With the advent of the 5G era, bridging the digital divide on a global scale has become a common goal. The research team from the Communications Theory Laboratory (CTL) at KAUST, including Hao Lin, Mustafa A. Kishk, and Mohamed-Slim Alouini, has made notable progress in enhancing network coverage in rural areas. Led by Prof. Mohamed-Slim Alouini, their study, "Performance Evaluation of RF-powered IoT in Rural Areas: The Wireless Power Digital Divide," analyzes the potential and challenges of RF-powered IoT in rural areas.
The Internet of Things (IoT) is essential for advancements in smart agriculture, modern healthcare, intelligent transportation, smart homes, and post-disaster recovery efforts. Radio frequency (RF) energy harvesting (EH) technology not only broadens IoT applications but also extends the lifespan of these devices, crucial for IoT deployment in rural areas. However, the imbalance in the development of information and communication technology (ICTs) would bring significant challenges to the application of RF-powered IoT devices in these fields.

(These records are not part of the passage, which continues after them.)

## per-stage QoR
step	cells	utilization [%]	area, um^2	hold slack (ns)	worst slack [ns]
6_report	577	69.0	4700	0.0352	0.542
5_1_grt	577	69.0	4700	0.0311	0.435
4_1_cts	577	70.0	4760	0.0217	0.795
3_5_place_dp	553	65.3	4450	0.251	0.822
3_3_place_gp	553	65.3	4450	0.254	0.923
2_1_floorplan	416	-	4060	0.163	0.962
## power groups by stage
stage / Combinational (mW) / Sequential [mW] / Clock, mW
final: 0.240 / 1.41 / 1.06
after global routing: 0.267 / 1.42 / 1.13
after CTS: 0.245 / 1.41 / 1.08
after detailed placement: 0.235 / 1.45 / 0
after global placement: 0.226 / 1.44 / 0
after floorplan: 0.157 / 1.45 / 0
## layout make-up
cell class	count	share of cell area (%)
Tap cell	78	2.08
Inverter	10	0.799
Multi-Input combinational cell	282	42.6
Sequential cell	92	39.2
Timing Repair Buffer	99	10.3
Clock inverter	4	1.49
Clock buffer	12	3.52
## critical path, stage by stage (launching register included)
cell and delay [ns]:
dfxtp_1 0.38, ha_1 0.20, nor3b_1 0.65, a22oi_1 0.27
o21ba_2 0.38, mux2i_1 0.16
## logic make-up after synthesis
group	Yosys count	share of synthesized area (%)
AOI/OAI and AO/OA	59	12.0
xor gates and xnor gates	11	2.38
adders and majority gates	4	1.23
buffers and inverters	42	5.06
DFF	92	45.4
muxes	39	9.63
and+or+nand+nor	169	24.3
--- src/core/adc_ctrl_pkg.sv ---
// Package: constants for the converter serial control block
package adc_ctrl_pkg;
	// ----------------------------------------------------------------
	// Timing
	// ----------------------------------------------------------------
	localparam int CLK_PERIOD_PS     = 8000;
	localparam int CONV_TIME_NS      = 5000;
	localparam int CONV_CYCLES       = (CONV_TIME_NS * 1000) / CLK_PERIOD_PS;
	// ----------------------------------------------------------------
	// Word layout
	// ----------------------------------------------------------------
	localparam int CFG_BITS          = 8;
	localparam int ACQ_BIT           = 6;
	localparam int RESULT_BITS       = 16;
	localparam int CFG_CHAN_LSB      = 4;
	localparam int CFG_CHAN_W        = 4;
	localparam int CFG_RANGE_LSB     = 2;
	localparam int CFG_RANGE_W       = 2;
	localparam int CFG_PWR_LSB       = 0;
	localparam int CFG_PWR_W         = 2;
	localparam logic [7:0] CFG_RESET = 8'h00;

	typedef enum logic [1:0] {
		ST_IDLE    = 2'b00,
		ST_ACQUIRE = 2'b01,
		ST_CONVERT = 2'b10
	} conv_state_t;
endpackage : adc_ctrl_pkg

--- src/core/adc_serial_conversion_control.sv ---
// Module: conversion control and serial port of a sixteen-channel converter
`timescale 1ns/10ps
`default_nettype none
module adc_serial_conversion_control
	import adc_ctrl_pkg::*;
#(
	parameter int CONV_CYC = CONV_CYCLES,
	parameter int RES_W    = RESULT_BITS
) (
	input  wire logic             core_clk_i,
	input  wire logic             sys_rst_i,
	input  wire logic             conversion_start_pulse_i,
	input  wire logic             sck_i,
	input  wire logic             sdi_i,
	input  wire logic             rd_n_i,
	input  wire logic [RES_W-1:0] sample_value_i,
	output logic                  busy_o,
	output logic                  sdo_o,
	output logic                  sdo_oe_o,
	output logic                  acquiring_o,
	output logic [CFG_CHAN_W-1:0] cfg_channel_o,
	output logic [CFG_RANGE_W-1:0] cfg_range_o,
	output logic [CFG_PWR_W-1:0]  cfg_power_o
);
	// ----------------------------------------------------------------
	// Parameter checks
	// ----------------------------------------------------------------
	// Refused at elaboration: the conversion counter is sixteen bits wide,
	// and the result shifter slices one bit below its top, so it needs two;
	// results stop at 32 bits, though the host's word in the bench holds only 16
	if (CONV_CYC < 2 || CONV_CYC > 65535 || RES_W < 2 || RES_W > 32) begin : g_param_check
		$error("adc_serial_conversion_control: unsupported parameters");
	end

	// ----------------------------------------------------------------
	// Input synchronisers: three stages; start, sck and read levels change when stages 1 and 2 agree
	// ----------------------------------------------------------------
	// Stage 0 may settle late; only stages 1 and 2 feed any decision
	logic [2:0] cs_sync;
	logic [2:0] sck_sync;
	logic [2:0] sdi_sync;
	logic [2:0] rd_sync;
	logic       cs_q;
	logic       sck_q;
	logic       rd_q;

	// Reset levels match the idle pins (clock low, read high), so no
	// false edge is seen when reset lets go; the start pin idles low
	// and the first stage simply refills from the pins afterwards
	always_ff @(posedge core_clk_i) begin
		if (sys_rst_i) begin
			cs_sync  <= 3'h0;
			sck_sync <= 3'h0;
			sdi_sync <= 3'h0;
			rd_sync  <= 3'h7;
		end else begin
			cs_sync  <= {cs_sync[1:0], conversion_start_pulse_i};
			sck_sync <= {sck_sync[1:0], sck_i};
			sdi_sync <= {sdi_sync[1:0], sdi_i};
			rd_sync  <= {rd_sync[1:0], rd_n_i};
		end
	end

	// Filtered levels only move when the two late stages agree
	always_ff @(posedge core_clk_i) begin
		if (sys_rst_i) begin
			cs_q  <= 1'b0;
			sck_q <= 1'b0;
			rd_q  <= 1'b1;
		end else begin
			if (cs_sync[1] == cs_sync[2]) cs_q <= cs_sync[2];
			if (sck_sync[1] == sck_sync[2]) sck_q <= sck_sync[2];
			if (rd_sync[1] == rd_sync[2]) rd_q <= rd_sync[2];
		end
	end

	// Edge detection on the filtered levels; an edge needs both late stages
	// to agree, so a pin glitch shorter than a core cycle is never counted
	wire cs_agree   = (cs_sync[1] == cs_sync[2]);
	wire sck_agree  = (sck_sync[1] == sck_sync[2]);
	wire cs_rise    = cs_agree & cs_sync[2] & ~cs_q;
	wire sck_rise   = sck_agree & sck_sync[2] & ~sck_q;
	wire sck_fall   = sck_agree & ~sck_sync[2] & sck_q;
	wire rd_active  = ~rd_q;
	// Sdi passes three stages too, aligned with the sck path
	// No agreement filter on sdi: it is only read at a filtered rise,
	// when the host holds it still
	wire sdi_bit    = sdi_sync[2];

	// ----------------------------------------------------------------
	// Configuration shift-in
	// ----------------------------------------------------------------
	logic [CFG_BITS-1:0] cfg_shift;
	logic [CFG_BITS-1:0] cfg_word;
	logic [3:0]          cfg_count;
	conv_state_t         state;

	// A start edge counts only outside a conversion; one that lands
	// during a conversion is dropped rather than restarting it
	wire start_accept = cs_rise & (state != ST_CONVERT);

	// Counter saturates after eight bits; re-armed by each accepted start
	wire cfg_take   = sck_rise & rd_active & (cfg_count < 4'(CFG_BITS));
	wire cfg_done   = cfg_take & (cfg_count == 4'(CFG_BITS - 1));
	wire acq_enter  = sck_fall & (cfg_count == 4'(ACQ_BIT));
	wire [CFG_BITS-1:0] next_cfg_shift = {cfg_shift[CFG_BITS-2:0], sdi_bit};

	// Shifter takes every accepted bit; the word is latched only when the
	// eighth lands, so a cut frame never leaves half a word on the outputs
	always_ff @(posedge core_clk_i) begin
		if (sys_rst_i) begin
			cfg_shift <= CFG_RESET;
			cfg_word  <= CFG_RESET;
			cfg_count <= 4'h0;
		end else begin
			if (cfg_take) cfg_shift <= next_cfg_shift;
			if (cfg_done) cfg_word <= next_cfg_shift;
			if (start_accept) cfg_count <= 4'h0;
			else if (cfg_take) cfg_count <= cfg_count + 4'h1;
		end
	end

	// Field split of the latched configuration word
	assign cfg_channel_o = cfg_word[CFG_CHAN_LSB +: CFG_CHAN_W];
	assign cfg_range_o   = cfg_word[CFG_RANGE_LSB +: CFG_RANGE_W];
	assign cfg_power_o   = cfg_word[CFG_PWR_LSB +: CFG_PWR_W];

	// ----------------------------------------------------------------
	// Conversion sequencer
	// ----------------------------------------------------------------
	// Sixteen bits cover the longest conversion the parameter check allows
	logic [15:0]      conv_count;
	logic [RES_W-1:0] held_sample;
	logic [RES_W-1:0] out_shift;
	logic             sdo_bit;
	logic             busy_n_int;

	wire conv_end = (state == ST_CONVERT) && (conv_count == 16'(CONV_CYC - 1));
	// Busy rises one cycle after the result lands so the first bit leads it
	wire first_bit_ready = conv_end;

	// Idle and acquiring both accept a start; the sample is held at the
	// edge so a later change on the input cannot disturb the result
	always_ff @(posedge core_clk_i) begin
		if (sys_rst_i) begin
			state       <= ST_IDLE;
			conv_count  <= 16'h0000;
			held_sample <= '0;
			busy_n_int  <= 1'b1;
		end else begin
			case (state)
				ST_IDLE: begin
					if (acq_enter) state <= ST_ACQUIRE;
					if (cs_rise) begin
						state       <= ST_CONVERT;
						conv_count  <= 16'h0000;
						held_sample <= sample_value_i;
						busy_n_int  <= 1'b0;
					end
				end
				ST_ACQUIRE: begin
					if (cs_rise) begin
						state       <= ST_CONVERT;
						conv_count  <= 16'h0000;
						held_sample <= sample_value_i;
						busy_n_int  <= 1'b0;
					end
				end
				ST_CONVERT: begin
					// Further start edges are ignored here
					// Counts core cycles only, so the serial clock cannot stretch it
					conv_count <= conv_count + 16'h0001;
					if (conv_end) state <= ST_IDLE;
				end
				default: state <= ST_IDLE;
			endcase
			// Busy returns high on the idle cycle after the last conversion
			// cycle, one cycle after the first result bit has been loaded
			if (state == ST_IDLE && !cs_rise) busy_n_int <= 1'b1;
		end
	end

	// ----------------------------------------------------------------
	// Result shift-out
	// ----------------------------------------------------------------
	// The load wins over a falling edge in the same cycle; zeros follow the
	// last bit, and nothing shifts while read is high
	always_ff @(posedge core_clk_i) begin
		if (sys_rst_i) begin
			out_shift <= '0;
			sdo_bit   <= 1'b0;
		end else if (first_bit_ready) begin
			out_shift <= {held_sample[RES_W-2:0], 1'b0};
			sdo_bit   <= held_sample[RES_W-1];
		end else if (sck_fall && rd_active) begin
			sdo_bit   <= out_shift[RES_W-1];
			out_shift <= {out_shift[RES_W-2:0], 1'b0};
		end
	end

	// ----------------------------------------------------------------
	// Outputs
	// ----------------------------------------------------------------
	// Sdo changes only at a result load while disabled; the enable turns the pad off,
	// and it lags the read pin by four core cycles: three synchroniser stages plus the filter
	assign busy_o      = busy_n_int;
	assign sdo_o       = sdo_bit;
	assign sdo_oe_o    = rd_active;
	assign acquiring_o = (state == ST_ACQUIRE);
endmodule : adc_serial_conversion_control
`default_nettype wire
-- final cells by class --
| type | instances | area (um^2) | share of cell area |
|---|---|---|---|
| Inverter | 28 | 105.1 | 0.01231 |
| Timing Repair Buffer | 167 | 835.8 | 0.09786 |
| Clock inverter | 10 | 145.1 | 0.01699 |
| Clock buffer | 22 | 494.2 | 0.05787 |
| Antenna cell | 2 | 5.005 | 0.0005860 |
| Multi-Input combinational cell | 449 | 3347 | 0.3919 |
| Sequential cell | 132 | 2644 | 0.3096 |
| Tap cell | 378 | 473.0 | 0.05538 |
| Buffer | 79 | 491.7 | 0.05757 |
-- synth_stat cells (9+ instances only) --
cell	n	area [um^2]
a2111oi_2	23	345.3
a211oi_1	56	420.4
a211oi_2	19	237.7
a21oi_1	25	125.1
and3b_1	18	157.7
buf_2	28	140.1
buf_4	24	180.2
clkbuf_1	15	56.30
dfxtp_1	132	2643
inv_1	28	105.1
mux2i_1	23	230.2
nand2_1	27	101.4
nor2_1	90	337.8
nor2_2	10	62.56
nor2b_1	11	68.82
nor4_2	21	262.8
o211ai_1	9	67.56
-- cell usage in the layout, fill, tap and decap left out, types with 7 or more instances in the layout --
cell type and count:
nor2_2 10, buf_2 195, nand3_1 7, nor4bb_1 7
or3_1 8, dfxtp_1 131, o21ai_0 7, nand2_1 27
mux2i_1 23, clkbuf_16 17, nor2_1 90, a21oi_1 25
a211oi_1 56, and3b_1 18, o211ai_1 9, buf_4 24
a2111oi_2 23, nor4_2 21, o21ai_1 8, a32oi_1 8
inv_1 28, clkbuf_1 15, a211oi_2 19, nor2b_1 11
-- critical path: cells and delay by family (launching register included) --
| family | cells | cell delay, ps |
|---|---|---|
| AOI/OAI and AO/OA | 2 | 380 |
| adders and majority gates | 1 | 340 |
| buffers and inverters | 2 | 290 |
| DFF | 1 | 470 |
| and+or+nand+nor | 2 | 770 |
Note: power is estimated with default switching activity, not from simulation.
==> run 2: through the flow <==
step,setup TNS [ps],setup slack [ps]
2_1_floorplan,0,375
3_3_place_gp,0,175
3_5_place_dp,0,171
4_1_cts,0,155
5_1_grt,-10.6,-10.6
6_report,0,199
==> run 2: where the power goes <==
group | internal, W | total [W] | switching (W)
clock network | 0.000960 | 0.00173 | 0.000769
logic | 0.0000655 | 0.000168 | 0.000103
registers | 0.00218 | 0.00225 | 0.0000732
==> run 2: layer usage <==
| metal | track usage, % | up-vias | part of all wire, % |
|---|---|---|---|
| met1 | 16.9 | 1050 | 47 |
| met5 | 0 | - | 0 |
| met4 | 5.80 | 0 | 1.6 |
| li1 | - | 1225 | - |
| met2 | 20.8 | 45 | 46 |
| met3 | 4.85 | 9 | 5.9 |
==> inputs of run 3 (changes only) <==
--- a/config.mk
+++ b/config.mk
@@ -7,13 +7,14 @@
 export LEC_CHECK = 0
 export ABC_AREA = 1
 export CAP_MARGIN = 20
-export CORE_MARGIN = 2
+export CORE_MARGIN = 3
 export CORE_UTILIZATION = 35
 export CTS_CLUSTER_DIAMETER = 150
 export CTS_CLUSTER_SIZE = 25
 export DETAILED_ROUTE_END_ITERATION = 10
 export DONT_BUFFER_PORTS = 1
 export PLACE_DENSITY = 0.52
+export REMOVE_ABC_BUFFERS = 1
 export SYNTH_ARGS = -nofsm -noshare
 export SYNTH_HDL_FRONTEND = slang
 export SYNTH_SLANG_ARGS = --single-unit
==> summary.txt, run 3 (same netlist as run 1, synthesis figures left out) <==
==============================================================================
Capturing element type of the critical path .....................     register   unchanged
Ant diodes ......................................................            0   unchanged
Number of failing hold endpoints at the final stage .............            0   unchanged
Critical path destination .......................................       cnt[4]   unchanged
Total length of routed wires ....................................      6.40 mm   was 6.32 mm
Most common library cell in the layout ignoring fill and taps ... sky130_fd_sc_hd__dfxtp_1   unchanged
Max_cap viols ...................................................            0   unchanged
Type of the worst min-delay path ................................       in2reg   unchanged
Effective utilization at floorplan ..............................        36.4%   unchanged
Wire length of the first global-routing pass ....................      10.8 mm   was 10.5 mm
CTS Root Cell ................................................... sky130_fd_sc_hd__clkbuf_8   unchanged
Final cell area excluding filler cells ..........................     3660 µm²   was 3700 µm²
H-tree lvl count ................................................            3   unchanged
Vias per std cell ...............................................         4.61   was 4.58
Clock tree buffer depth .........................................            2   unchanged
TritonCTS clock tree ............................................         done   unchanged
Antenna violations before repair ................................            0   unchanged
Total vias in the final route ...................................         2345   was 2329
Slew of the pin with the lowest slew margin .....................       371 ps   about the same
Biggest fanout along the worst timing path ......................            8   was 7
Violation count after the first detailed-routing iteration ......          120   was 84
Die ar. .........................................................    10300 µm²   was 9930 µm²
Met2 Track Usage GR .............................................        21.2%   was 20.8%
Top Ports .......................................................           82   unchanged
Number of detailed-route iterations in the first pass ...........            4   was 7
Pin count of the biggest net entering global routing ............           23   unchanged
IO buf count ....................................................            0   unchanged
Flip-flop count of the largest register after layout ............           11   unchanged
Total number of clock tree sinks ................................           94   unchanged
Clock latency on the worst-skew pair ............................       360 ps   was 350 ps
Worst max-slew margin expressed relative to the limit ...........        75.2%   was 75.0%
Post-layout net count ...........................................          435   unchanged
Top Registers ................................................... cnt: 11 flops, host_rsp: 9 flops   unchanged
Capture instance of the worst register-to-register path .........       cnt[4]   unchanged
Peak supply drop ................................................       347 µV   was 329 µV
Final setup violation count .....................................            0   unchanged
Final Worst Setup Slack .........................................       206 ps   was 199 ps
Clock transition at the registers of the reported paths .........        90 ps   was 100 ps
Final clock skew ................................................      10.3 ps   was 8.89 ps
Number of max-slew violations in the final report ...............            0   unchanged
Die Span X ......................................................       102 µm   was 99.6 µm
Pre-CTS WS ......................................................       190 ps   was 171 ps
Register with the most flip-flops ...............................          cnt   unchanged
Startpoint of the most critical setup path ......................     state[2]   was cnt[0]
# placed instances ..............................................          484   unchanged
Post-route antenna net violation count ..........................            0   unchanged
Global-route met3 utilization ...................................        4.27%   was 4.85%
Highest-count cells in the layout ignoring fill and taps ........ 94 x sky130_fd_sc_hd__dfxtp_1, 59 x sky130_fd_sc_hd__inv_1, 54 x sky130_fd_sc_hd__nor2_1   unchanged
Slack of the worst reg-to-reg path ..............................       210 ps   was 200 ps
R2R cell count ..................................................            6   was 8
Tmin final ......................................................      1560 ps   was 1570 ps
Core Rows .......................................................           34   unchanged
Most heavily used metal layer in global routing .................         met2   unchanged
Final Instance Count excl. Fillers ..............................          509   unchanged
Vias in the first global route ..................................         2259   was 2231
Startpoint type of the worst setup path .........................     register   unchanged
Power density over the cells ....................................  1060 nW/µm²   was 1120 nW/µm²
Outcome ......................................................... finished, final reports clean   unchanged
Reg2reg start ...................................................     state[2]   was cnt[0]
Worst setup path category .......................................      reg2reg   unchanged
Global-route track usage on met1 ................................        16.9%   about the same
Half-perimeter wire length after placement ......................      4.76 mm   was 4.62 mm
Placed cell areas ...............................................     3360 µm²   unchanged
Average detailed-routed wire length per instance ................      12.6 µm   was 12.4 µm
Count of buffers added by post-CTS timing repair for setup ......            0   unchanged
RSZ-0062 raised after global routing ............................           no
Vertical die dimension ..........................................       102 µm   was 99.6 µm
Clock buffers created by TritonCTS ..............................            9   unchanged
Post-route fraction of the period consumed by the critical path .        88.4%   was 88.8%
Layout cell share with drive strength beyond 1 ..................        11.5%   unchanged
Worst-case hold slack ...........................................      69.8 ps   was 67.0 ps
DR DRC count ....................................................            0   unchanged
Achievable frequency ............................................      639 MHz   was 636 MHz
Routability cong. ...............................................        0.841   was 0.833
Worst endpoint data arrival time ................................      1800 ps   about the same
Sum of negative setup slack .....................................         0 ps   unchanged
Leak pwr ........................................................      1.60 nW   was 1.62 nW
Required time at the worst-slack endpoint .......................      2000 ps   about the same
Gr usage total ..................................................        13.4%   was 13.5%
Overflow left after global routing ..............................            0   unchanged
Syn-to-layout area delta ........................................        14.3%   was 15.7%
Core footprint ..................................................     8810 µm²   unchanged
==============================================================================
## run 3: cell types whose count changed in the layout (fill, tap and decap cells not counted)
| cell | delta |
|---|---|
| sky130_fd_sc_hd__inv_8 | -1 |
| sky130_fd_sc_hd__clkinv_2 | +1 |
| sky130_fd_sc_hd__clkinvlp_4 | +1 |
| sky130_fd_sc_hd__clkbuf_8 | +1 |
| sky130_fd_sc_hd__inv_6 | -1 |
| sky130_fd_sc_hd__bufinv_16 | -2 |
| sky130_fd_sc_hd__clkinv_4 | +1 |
`config.mk`:
```
export PLATFORM = sky130hd
export DESIGN_NAME = panel_key_scan_display_latch
export DESIGN_NICKNAME = d
export VERILOG_FILES = /design/src/design/panel_pkg.sv /design/src/design/panel_key_scan_display_latch.sv /design/src/design/pin_sync.sv
export SDC_FILE = /design/constraint.sdc
export NUM_CORES = 1
export LEC_CHECK = 0
export ABC_AREA = 1
export BUFFER_PORTS_ARGS = -buffer_cell sky130_fd_sc_hd__buf_2
export CORE_MARGIN = 2
export CORE_UTILIZATION = 42
export CTS_BUF_LIST = sky130_fd_sc_hd__clkbuf_8
export CTS_CLUSTER_DIAMETER = 50
export DETAILED_ROUTE_END_ITERATION = 7
export PLACE_DENSITY = 0.61
export SETUP_SLACK_MARGIN = 0.4
export SLEW_MARGIN = 30
export SYNTH_ARGS = -nofsm -noshare
export SYNTH_HDL_FRONTEND = slang
export SYNTH_HIERARCHICAL = 1
export SYNTH_SLANG_ARGS = --single-unit
```
`constraint.sdc`:
```
create_clock -name core_clk -period 2.1 [get_ports core_clk]
set_input_delay 0.42 -clock core_clk [delete_from_list [all_inputs] [get_ports core_clk]]
set_output_delay 0.42 -clock core_clk [all_outputs]
set_load 0.02 [all_outputs]
```
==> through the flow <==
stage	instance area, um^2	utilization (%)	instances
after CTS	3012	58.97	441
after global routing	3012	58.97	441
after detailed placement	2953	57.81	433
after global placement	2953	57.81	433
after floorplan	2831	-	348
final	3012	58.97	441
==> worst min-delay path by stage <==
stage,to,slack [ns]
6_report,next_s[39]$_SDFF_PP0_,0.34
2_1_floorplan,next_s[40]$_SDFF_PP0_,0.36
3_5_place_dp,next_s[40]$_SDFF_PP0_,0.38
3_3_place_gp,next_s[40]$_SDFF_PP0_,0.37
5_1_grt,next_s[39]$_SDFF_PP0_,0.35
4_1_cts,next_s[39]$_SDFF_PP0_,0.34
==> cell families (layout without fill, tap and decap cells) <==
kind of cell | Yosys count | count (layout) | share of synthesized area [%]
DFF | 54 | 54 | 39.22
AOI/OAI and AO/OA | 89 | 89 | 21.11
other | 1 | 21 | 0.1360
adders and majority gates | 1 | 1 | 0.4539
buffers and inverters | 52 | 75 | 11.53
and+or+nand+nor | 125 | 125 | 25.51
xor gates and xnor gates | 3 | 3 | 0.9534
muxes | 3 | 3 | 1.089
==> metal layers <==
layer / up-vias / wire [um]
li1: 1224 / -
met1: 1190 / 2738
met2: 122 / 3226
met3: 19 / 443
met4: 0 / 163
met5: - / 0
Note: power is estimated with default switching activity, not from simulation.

Hao Lin, a Master's student at CTL, explains, "We focused on signal-to-interference-plus-noise ratio (SINR) and energy supply to assess the energy coverage probability and joint energy and SINR coverage probability. This approach helped us comprehensively evaluate the overall performance and energy supply challenges of RF-powered IoT devices in rural environments."
The study reveals that because there are fewer base stations (BSs) in rural areas, the main source of energy supply for downlink signals is local access points (APs). Researchers at King Abdullah University of Science and Technology have developed a mathematical model that illustrates the energy supply challenges posed by the digital divide, which is called the "wireless power digital divide."
The research further indicates that the number of APs in remote rural areas is crucial for energy supply and SINR. Selecting an optimal number of APs ensures sufficient energy while maintaining SINR conditions, enabling devices in various locations to operate normally. In addition, performance variations are observed based on device location, with those nearer to network centers achieving higher coverage probability.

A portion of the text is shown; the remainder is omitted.